L’indagine era partita dopo una segnalazione del luglio dello scorso anno dai sanitari dell’Ospedale Maddaloni e di quelli dell’Ospedale San Paolo di Napoli. Emergeva infatti che, dopo una cena a casa dell’uomo, il mattino seguente la donna si era svegliata intorpidita, senza ricordare nulla della sera precedente.
Messasi alla guida del proprio veicolo per fare ritorno a casa, veniva in più occasioni colpita da improvvise perdite di sensi, uscendo di strada per ben due volte con la propria automobile, venendo conseguentemente due volte ricoverata negli ospedali dove, all’esito delle prime analisi, le venivano riscontrate tracce di benzodiazepine, sia nel sangue che nelle urine.

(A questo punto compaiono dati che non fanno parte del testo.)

File: src/hdl/mtbe_pkg.sv
// Shared types, constants and helpers for the MIDI track byte encoder.
// No dependencies; imported by mtbe_ctrl, mtbe_dp and the top level.
`timescale 1ns / 1ps

package mtbe_pkg;

    localparam logic [7:0] META_PREFIX  = 8'hFF;
    localparam logic [7:0] META_EOT     = 8'h2F;
    localparam logic [7:0] REALTIME_MIN = 8'hF8;
    localparam logic [7:0] STATUS_MIN   = 8'h80;
    localparam logic       VLQ_CONT     = 1'b1;   // bit 7 of a non-final VLQ byte
    localparam logic [2:0] VLQ_TOP_GRP  = 3'd4;   // 32 bits -> five 7-bit groups

    // Source of the next output byte
    typedef enum logic [2:0] {
        SEL_VLQ,
        SEL_STATUS,
        SEL_DATA1,
        SEL_DATA2,
        SEL_ZERO,
        SEL_META,
        SEL_EOT
    } t_byte_sel;

    typedef struct packed {
        logic      load;      // latch the input beat
        logic      out_load;  // load the output register
        t_byte_sel sel;
        logic [2:0] grp;      // VLQ group, 0 = least significant
        logic      last;
        logic      eot;       // final end-of-track byte: report and clear count
    } t_dp_cmd;

    typedef struct packed {
        logic       in_end;
        logic       in_realtime;
        logic [2:0] nvlq_m1;  // VLQ bytes minus one for the offered beat
        logic [1:0] msg_len;  // message length of the latched status
    } t_dp_stat;

    function automatic logic [1:0] msg_length(input logic [7:0] st);
        logic [1:0] len;
        priority if (st < STATUS_MIN)  len = 2'd1;
        else if (st < 8'hC0)          len = 2'd3;
        else if (st < 8'hE0)          len = 2'd2;
        else if (st < 8'hF0)          len = 2'd3;
        else if (st == 8'hF1 || st == 8'hF3) len = 2'd2;
        else if (st == 8'hF2)         len = 2'd3;
        else                          len = 2'd1;
        return len;
    endfunction

endpackage

File: src/hdl/midi_track_byte_encoder_top.sv
// Top level of the MIDI track byte encoder: sequencer plus datapath.
// Depends on mtbe_pkg, mtbe_ctrl and mtbe_dp.
`timescale 1ns / 1ps

// Turns timed MIDI events into the body of a standard MIDI file track, one
// byte per output beat. An event beat produces the delta time since the last
// kept event as a big-endian VLQ (1 to 5 bytes, zero if time went backwards),
// then the status byte and the data bytes its status calls for; realtime
// statuses (F8 and up) are swallowed and leave the state alone. An end beat
// produces 00 FF 2F 00, carries the total track byte count on its last byte,
// and resets tick and count so the next beat starts a new track. The output
// beat with last_byte set closes each event or end beat; track_length is zero except
// on the last end-of-track byte. Rate: one input beat is taken, then its bytes
// leave through a single output register at one byte per cycle while the
// output side does not stall. The next input beat is taken in the cycle after
// the last byte is loaded, while that byte still waits in the output register.
module midi_track_byte_encoder_top (
    input  logic        i_clk,
    input  logic        i_rst_n,
    // input channel
    input  logic        i_valid,
    output logic        o_stall,
    input  logic        i_kind,
    input  logic [31:0] i_event_tick,
    input  logic [7:0]  i_status_byte,
    input  logic [6:0]  i_data_one,
    input  logic [6:0]  i_data_two,
    // output channel
    output logic        o_valid,
    input  logic        i_stall,
    output logic [7:0]  o_track_byte,
    output logic        o_last_byte,
    output logic [31:0] o_track_length
);
    import mtbe_pkg::*;

    t_dp_cmd  cmd;   // sequencer -> datapath
    t_dp_stat stat;  // datapath -> sequencer

    mtbe_ctrl u_ctrl (
        .i_clk       (i_clk),
        .i_rst_n     (i_rst_n),
        .i_valid     (i_valid),
        .o_stall     (o_stall),
        .i_out_stall (i_stall),
        .o_out_valid (o_valid),
        .i_stat      (stat),
        .o_cmd       (cmd)
    );

    mtbe_dp u_dp (
        .i_clk          (i_clk),
        .i_rst_n        (i_rst_n),
        .i_kind         (i_kind),
        .i_event_tick   (i_event_tick),
        .i_status_byte  (i_status_byte),
        .i_data_one     (i_data_one),
        .i_data_two     (i_data_two),
        .i_cmd          (cmd),
        .o_stat         (stat),
        .o_track_byte   (o_track_byte),
        .o_last_byte    (o_last_byte),
        .o_track_length (o_track_length)
    );

endmodule

File: src/hdl/mtbe_ctrl.sv
// Sequencer for the MIDI track byte encoder: walks VLQ, message and
// end-of-track bytes. Depends on mtbe_pkg.
`timescale 1ns / 1ps

module mtbe_ctrl (
    input  logic              i_clk,
    input  logic              i_rst_n,
    input  logic              i_valid,
    output logic              o_stall,
    input  logic              i_out_stall,
    output logic              o_out_valid,
    input  mtbe_pkg::t_dp_stat i_stat,
    output mtbe_pkg::t_dp_cmd  o_cmd
);
    import mtbe_pkg::*;

    typedef enum logic [3:0] {
        S_IDLE,
        S_VLQ,
        S_STAT,
        S_DATA1,
        S_DATA2,
        S_END0,
        S_END1,
        S_END2,
        S_END3
    } t_state;

    t_state     r_state, n_state;
    logic [2:0] r_grp, n_grp;
    logic       r_oval;
    logic       adv;
    t_dp_cmd    cmd;

    // Output register free or draining this cycle
    assign adv = !r_oval || !i_out_stall;

    always_comb begin
        n_state      = r_state;
        n_grp        = r_grp;
        cmd          = '0;
        cmd.sel      = SEL_ZERO;
        cmd.grp      = r_grp;
        unique case (r_state)
            S_IDLE: begin
                if (i_valid) begin
                    if (i_stat.in_end) begin
                        cmd.load = 1'b1;
                        n_state  = S_END0;
                    end else if (!i_stat.in_realtime) begin
                        cmd.load = 1'b1;
                        n_grp    = i_stat.nvlq_m1;
                        n_state  = S_VLQ;
                    end
                end
            end
            S_VLQ: begin
                cmd.sel = SEL_VLQ;
                if (adv) begin
                    cmd.out_load = 1'b1;
                    if (r_grp == 3'd0) begin
                        n_state = S_STAT;
                    end else begin
                        n_grp = r_grp - 3'd1;
                    end
                end
            end
            S_STAT: begin
                cmd.sel  = SEL_STATUS;
                cmd.last = (i_stat.msg_len == 2'd1);
                if (adv) begin
                    cmd.out_load = 1'b1;
                    n_state      = (i_stat.msg_len == 2'd1) ? S_IDLE : S_DATA1;
                end
            end
            S_DATA1: begin
                cmd.sel  = SEL_DATA1;
                cmd.last = (i_stat.msg_len == 2'd2);
                if (adv) begin
                    cmd.out_load = 1'b1;
                    n_state      = (i_stat.msg_len == 2'd2) ? S_IDLE : S_DATA2;
                end
            end
            S_DATA2: begin
                cmd.sel  = SEL_DATA2;
                cmd.last = 1'b1;
                if (adv) begin
                    cmd.out_load = 1'b1;
                    n_state      = S_IDLE;
                end
            end
            S_END0: begin
                cmd.sel = SEL_ZERO;
                if (adv) begin
                    cmd.out_load = 1'b1;
                    n_state      = S_END1;
                end
            end
            S_END1: begin
                cmd.sel = SEL_META;
                if (adv) begin
                    cmd.out_load = 1'b1;
                    n_state      = S_END2;
                end
            end
            S_END2: begin
                cmd.sel = SEL_EOT;
                if (adv) begin
                    cmd.out_load = 1'b1;
                    n_state      = S_END3;
                end
            end
            S_END3: begin
                cmd.sel  = SEL_ZERO;
                cmd.last = 1'b1;
                cmd.eot  = 1'b1;
                if (adv) begin
                    cmd.out_load = 1'b1;
                    n_state      = S_IDLE;
                end
            end
            default: begin
                n_state = S_IDLE;
            end
        endcase
    end

    always_ff @(posedge i_clk) begin
        if (!i_rst_n) begin
            r_state <= S_IDLE;
            r_grp   <= 3'd0;
            r_oval  <= 1'b0;
        end else begin
            r_state <= n_state;
            r_grp   <= n_grp;
            if (cmd.out_load) begin
                r_oval <= 1'b1;
            end else if (!i_out_stall) begin
                r_oval <= 1'b0;
            end
        end
    end

    assign o_stall     = (r_state != S_IDLE);
    assign o_out_valid = r_oval;
    assign o_cmd       = cmd;

`ifndef SYNTHESIS
    a_no_overwrite: assert property (@(posedge i_clk) disable iff (!i_rst_n)
        (r_oval && i_out_stall) |-> !cmd.out_load)
        else $error("output beat overwritten while stalled");
    a_idle_quiet: assert property (@(posedge i_clk) disable iff (!i_rst_n)
        (r_state == S_IDLE) |-> !cmd.out_load)
        else $error("byte emitted while idle");
    a_last_to_idle: assert property (@(posedge i_clk) disable iff (!i_rst_n)
        (cmd.out_load && cmd.last) |=> (r_state == S_IDLE))
        else $error("sequencer did not return to idle after last byte");
    a_grp_range: assert property (@(posedge i_clk) disable iff (!i_rst_n)
        (r_grp <= VLQ_TOP_GRP))
        else $error("VLQ group index out of range");
`endif

endmodule

File: src/hdl/mtbe_dp.sv
// Datapath for the MIDI track byte encoder: tick and byte-count state,
// delta and VLQ sizing, byte select and output register. Depends on mtbe_pkg.
`timescale 1ns / 1ps

module mtbe_dp (
    input  logic               i_clk,
    input  logic               i_rst_n,
    input  logic               i_kind,
    input  logic [31:0]        i_event_tick,
    input  logic [7:0]         i_status_byte,
    input  logic [6:0]         i_data_one,
    input  logic [6:0]         i_data_two,
    input  mtbe_pkg::t_dp_cmd  i_cmd,
    output mtbe_pkg::t_dp_stat o_stat,
    output logic [7:0]         o_track_byte,
    output logic               o_last_byte,
    output logic [31:0]        o_track_length
);
    import mtbe_pkg::*;

    logic [31:0] r_prev_tick;
    logic [31:0] r_count;
    logic [31:0] r_delta;
    logic [7:0]  r_status;
    logic [6:0]  r_d1, r_d2;
    logic [7:0]  r_byte;
    logic        r_last;
    logic [31:0] r_len;

    logic [31:0] delta;
    logic [2:0]  nvlq_m1;
    logic [6:0]  grp_bits;
    logic [7:0]  n_byte;

    // Clamp to zero when time runs backwards
    assign delta = (i_event_tick >= r_prev_tick) ? (i_event_tick - r_prev_tick) : 32'd0;

    always_comb begin
        priority if (delta[31:28] != 4'd0) nvlq_m1 = 3'd4;
        else if (delta[27:21] != 7'd0)     nvlq_m1 = 3'd3;
        else if (delta[20:14] != 7'd0)     nvlq_m1 = 3'd2;
        else if (delta[13:7] != 7'd0)      nvlq_m1 = 3'd1;
        else                               nvlq_m1 = 3'd0;
    end

    assign o_stat.in_end      = i_kind;
    assign o_stat.in_realtime = (i_status_byte >= REALTIME_MIN);
    assign o_stat.nvlq_m1     = nvlq_m1;
    assign o_stat.msg_len     = msg_length(r_status);

    always_comb begin
        unique case (i_cmd.grp)
            3'd0:    grp_bits = r_delta[6:0];
            3'd1:    grp_bits = r_delta[13:7];
            3'd2:    grp_bits = r_delta[20:14];
            3'd3:    grp_bits = r_delta[27:21];
            3'd4:    grp_bits = {3'd0, r_delta[31:28]};
            default: grp_bits = 7'd0;
        endcase
    end

    always_comb begin
        unique case (i_cmd.sel)
            SEL_VLQ:    n_byte = {(i_cmd.grp != 3'd0) & VLQ_CONT, grp_bits};
            SEL_STATUS: n_byte = r_status;
            SEL_DATA1:  n_byte = {1'b0, r_d1};
            SEL_DATA2:  n_byte = {1'b0, r_d2};
            SEL_META:   n_byte = META_PREFIX;
            SEL_EOT:    n_byte = META_EOT;
            SEL_ZERO:   n_byte = 8'd0;
            default:    n_byte = 8'd0;
        endcase
    end

    // Track state
    always_ff @(posedge i_clk) begin
        if (!i_rst_n) begin
            r_prev_tick <= 32'd0;
            r_count     <= 32'd0;
        end else begin
            if (i_cmd.load) begin
                r_prev_tick <= i_kind ? 32'd0 : i_event_tick;
            end
            if (i_cmd.out_load) begin
                r_count <= i_cmd.eot ? 32'd0 : (r_count + 32'd1);
            end
        end
    end

    // Payload
    always_ff @(posedge i_clk) begin
        if (i_cmd.load) begin
            r_delta  <= delta;
            r_status <= i_status_byte;
            r_d1     <= i_data_one;
            r_d2     <= i_data_two;
        end
        if (i_cmd.out_load) begin
            r_byte <= n_byte;
            r_last <= i_cmd.last;
            r_len  <= i_cmd.eot ? (r_count + 32'd1) : 32'd0;
        end
    end

    assign o_track_byte   = r_byte;
    assign o_last_byte    = r_last;
    assign o_track_length = r_len;

endmodule
File: config.mk
export PLATFORM = sky130hd
export DESIGN_NAME = midi_track_byte_encoder_top
export DESIGN_NICKNAME = d
export VERILOG_FILES = /design/src/hdl/mtbe_pkg.sv /design/src/hdl/midi_track_byte_encoder_top.sv /design/src/hdl/mtbe_ctrl.sv /design/src/hdl/mtbe_dp.sv
export SDC_FILE = /design/constraint.sdc
export NUM_CORES = 1
export LEC_CHECK = 0
export BUFFER_PORTS_ARGS = -buffer_cell sky130_fd_sc_hd__buf_4
export CAP_MARGIN = 15
export CELL_PAD_IN_SITES_DETAIL_PLACEMENT = 0
export CELL_PAD_IN_SITES_GLOBAL_PLACEMENT = 1
export CORE_MARGIN = 3
export CORE_UTILIZATION = 49
export DETAILED_ROUTE_END_ITERATION = 10
export PLACE_DENSITY_LB_ADDON = 0.12
export RECOVER_POWER = 100
export SLEW_MARGIN = 20
export SYNTH_ARGS = -nofsm -noshare
export SYNTH_HDL_FRONTEND = slang
export SYNTH_SLANG_ARGS = --single-unit
File: constraint.sdc
create_clock -name i_clk -period 5.04 [get_ports i_clk]
set_input_delay 1.008 -clock i_clk [delete_from_list [all_inputs] [get_ports i_clk]]
set_output_delay 1.008 -clock i_clk [all_outputs]
set_load 0.02 [all_outputs]
==> metrics.md, run 1 <==
| Metric | Value |
|---|---|
| Violated checks | `max-capacitance violations, max-slew violations` |
| Die Area | `around 0.022 mm^2` |
| Final setup TNS | `0 ns` |
| R2R setup slack | `between 1 and 1.5 ns` |
| Die height | `about 150 um` |
| Via count of the routed design | `slightly below 8000` |
| R2r endpoint | `u_dp.r_delta[19]` |
| DRT antenna net count | `0` |
| Row count | `51` |
| CTS Sinks | `around 170` |
| Post-Syn Instances | `roughly 1100` |
| Synth area leader | `edfxtp_1` |
| Routed WL per cell | `about 15 um` |
| Vias per Instance | `approximately 5.5` |
| Detailed Place HPWL | `15400 um` |
| DR iter-0 viols | `approximately 480` |
| Worst-case vdd ir drop | `around 0.28 mV` |
| CP startpoint kind | `flop` |
| Final design utilization | `0.566` |
| Final number of hold-violating endpoints | `0` |
| Ys async rst share | `0` |
| Sequential fraction of the synthesis area | `0.439` |
| NumNets Final | `around 1200` |
| Syn_nets | `between 1000 and 1500` |
| Final min period | `~4.0 ns` |
| Final Total Pwr | `about 5500 uW` |
| Register Area | `0.00429 mm^2` |
| Measured slew at the worst slew-check pin | `between 2 and 3 ns` |
| CP Class | `reg -> reg` |
| RePlAce Congestion | `around 0.90` |
| Skew-Pair Late Insertion Delay | `between 0.4 and 0.5 ns` |
| Number of flops mapped to enable cells by yosys | `95` |
| Root Buffer | `clkbuf_16` |
| Top-area cell type share of the netlist area | `0.292` |
| # H-tree levels | `4` |
| Worst-path maximum fanout | `between 50 and 60` |
| Final setup violation count | `0` |
| Max Cap Violations | `3` |
| Starting density of the core | `0.501` |
| Total track usage | `0.205` |
| Worst hold start | `u_dp.r_prev_tick[14]` |
| Io pins | `a little over 100` |
| CTS Buffer Depth | `2` |
| Final worst-path cycle share | `0.793` |
| Post-CTS Setup Inserts | `0` |
| CP required | `5.03 ns` |
| Synthesis-stage register bit count | `167` |
| Crit Reg-Reg Startpoint | `u_ctrl.r_state[0]` |
| CTS tree | `built` |
| Count of input and output buffers | `about 100` |
| Residual DRC | `0` |
| Hold path endpoint | `u_dp.r_prev_tick[14]` |
| Number of global-route vias before repair | `7458` |
| Final count of pins violating max slew | `between 100 and 150` |
| Distinct cells, synth | `71` |
| Pre-antenna DRT Iters | `5` |
| Static leakage | `between 0.003 and 0.004 uW` |
| Main synth FF type | `edfxtp_1` |
| First-pass GRT wire length | `between 30000 and 40000 um` |
| Status | `finished with violations` |
| Worst R2R Path Depth | `4` |
| CP arrival | `just under 4 ns` |
| Worst Hold Path Cells | `2` |
| Layout cells sized above 1 | `0.0899` |
| Footprint of the multi-input gates | `roughly 0.0050 mm^2` |
| Core ar. | `just under 0.02 mm^2` |
| GR Overflow Total | `0` |
| Largest net degree at the start of global routing | `74` |
| Post-synthesis instance area | `between 0.009 and 0.01 mm^2` |
| Worst slew margin | `-0.915` |
| Clk slew on worst S/H paths | `about 0.070 ns` |
| Final wirelength | `about 22000 um` |
| Synth warn | `0` |
| CTS buffer count | `17` |
| Die Wd | `approximately 150 um` |
| Clock skew | `approximately 0.016 ns` |
| Peak Freq | `between 0.2 and 0.3 GHz` |
| Synth Area per Inst | `around 9 um^2` |
| Fillers | `between 1500 and 2000` |
| Power density cells | `a little under 500 mW/mm^2` |
| Area growth, synth to finish | `12.9%` |
| Largest cells by area after synthesis | `edfxtp_1 29%, dfxtp_1 15%, a21oi_1 5.0%` |
| N_diodes | `0` |
| Class of the worst hold path | `reg -> reg` |
| # hold bufs at CTS | `0` |
| Initial antenna violation count | `0` |
| Critical path capture point type | `flop` |
| RSZ-0062 raised after global routing | `false` |
| Post-cts resize count | `0` |
worst max path at each step:
stage	start	to	slack, ns
final	u_ctrl.r_state[0]	u_dp.r_delta[19]	1.05
after global placement	i_event_tick[9]	u_ctrl.r_grp[2]	1.22
after CTS	i_event_tick[0]	u_ctrl.r_grp[0]	1.59
after global routing	u_ctrl.r_state[0]	u_dp.r_count[11]	0.67
after floorplan	i_event_tick[0]	u_ctrl.r_grp[0]	1.69
after detailed placement	i_event_tick[9]	u_ctrl.r_grp[2]	1.15
synthesized netlist by cell type (all sizes together), types with 14 or more instances:
cell / n
nor2: 101
a21oi: 100
edfxtp: 95
nand2: 83
nor2b: 76
dfxtp: 72
clkbuf: 49
o21ai: 49
inv: 47
ha: 38
nor3: 35
nor3b: 34
xor2: 34
nand3: 27
a22oi: 25
xnor2: 21
a21o: 19
and3: 17
buf: 14
area by class of cell:
| cell class | instances | area share |
|---|---|---|
| inverters | 47 | 0.0160 |
| repair buffers | 108 | 0.0568 |
| flip-flops and latches | 167 | 0.389 |
| well taps | 265 | 0.0300 |
| clock buffers | 20 | 0.0423 |
| multi-input cells | 803 | 0.455 |
| clock inverters | 12 | 0.0116 |
flip-flops by register name, indices dropped and copies added, names as in the netlist:
| signal | cells |
|---|---|
| u_dp.r_count | 32 |
| u_dp.r_status | 8 |
| u_dp.r_delta | 32 |
| u_dp.r_d1 | 7 |
| u_ctrl.r_state | 4 |
| u_ctrl.r_grp | 3 |
| u_ctrl.o_out_valid | 1 |
| u_dp.r_d2 | 7 |
| u_dp.o_last_byte | 1 |
| u_dp.r_prev_tick | 32 |
| u_dp.o_track_length | 32 |
| u_dp.o_track_byte | 8 |
report_power, final:
part | internal [uW] | total, uW | switching [uW]
Clock | 737 | 1320 | 586
Sequential | 1950 | 2120 | 172
Combinational | 630 | 2020 | 1390
critical path, cell delays in order, from the launching register on:
cell and delay [ns]:
dfxtp_1 0.55, nor4_1 0.63, o211ai_1 0.22, clkinv_1 0.10, clkbuf_1 2.04
cell usage in the layout, fill, tap and decap left out, types with 5 or more instances in the layout:
cell type | synthesis | layout
xor2_1 | 34 | 34
nand2_1 | 83 | 83
a21oi_1 | 97 | 97
a31oi_1 | 13 | 13
nor2b_1 | 76 | 76
nor2_1 | 101 | 101
and4_1 | 5 | 5
nand2b_1 | 6 | 6
inv_6 | 0 | 5
buf_4 | 2 | 38
nor3b_1 | 34 | 34
a22oi_1 | 25 | 25
nor3_1 | 33 | 34
o221ai_1 | 5 | 5
clkbuf_4 | 0 | 21
and3_1 | 17 | 17
xnor2_1 | 21 | 21
ha_1 | 38 | 38
and2_1 | 12 | 10
inv_1 | 47 | 46
a211oi_1 | 5 | 5
clkbuf_16 | 0 | 17
edfxtp_1 | 95 | 95
o21ai_1 | 7 | 5
nand3_1 | 26 | 27
or3_1 | 9 | 9
dfxtp_1 | 72 | 72
a21o_1 | 19 | 19
a21boi_0 | 8 | 8
nand4_1 | 13 | 13
o21ai_0 | 42 | 44
clkbuf_1 | 49 | 49
stage by stage:
stage	hold slack, ns	instances	instance area, um^2	setup slack [ns]
3_3_place_gp	0.491	1390	10700	1.22
2_1_floorplan	0.479	1080	9780	1.69
6_report	0.511	1422	11000	1.05
5_1_grt	0.534	1422	11000	0.668
3_5_place_dp	0.496	1390	10700	1.15
4_1_cts	0.516	1422	11300	1.59
cells by family after synthesis:
group,share of synthesized area
AOI/OAI and AO/OA,0.173
muxes,0.00537
DFF,0.439
xor gates and xnor gates,0.0493
buffers and inverters,0.0446
and+or+nand+nor,0.238
adders and majority gates,0.0507
routing by layer:
layer | vias to the layer above | GRT usage | share of wire
met2 | 145 | 0.346 | 0.49
met4 | 0 | 0.0657 | 0.017
met5 | - | 0 | 0
li1 | 3993 | - | -
met1 | 3645 | 0.269 | 0.46
met3 | 36 | 0.0367 | 0.037
Power figures use the tool's default switching activity.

Dal complesso degli elementi acquisiti emergeva il vile approfittamento, da parte dell’indagato, dello stato di fragilità della donna. L’uomo, dopo aver acquisito un particolare ascendente sulla vittima, garantendole la risoluzione di problemi sentimentali attraverso rituali e sortilegi, la induceva a consegnargli somme di denaro e, successivamente, la induceva vanamente ad avere con lui rapporti sessuali.
A fronte dei continui rifiuti, l’indagato riusciva ad invitare la donna a casa e offrendole un aperitivo in cui aveva già sciolto del narcotico , le procurava uno stato di incapacità, per poi violentarla. L’arrestato è stato associato presso il Carcere di Santa Maria Capua Vetere.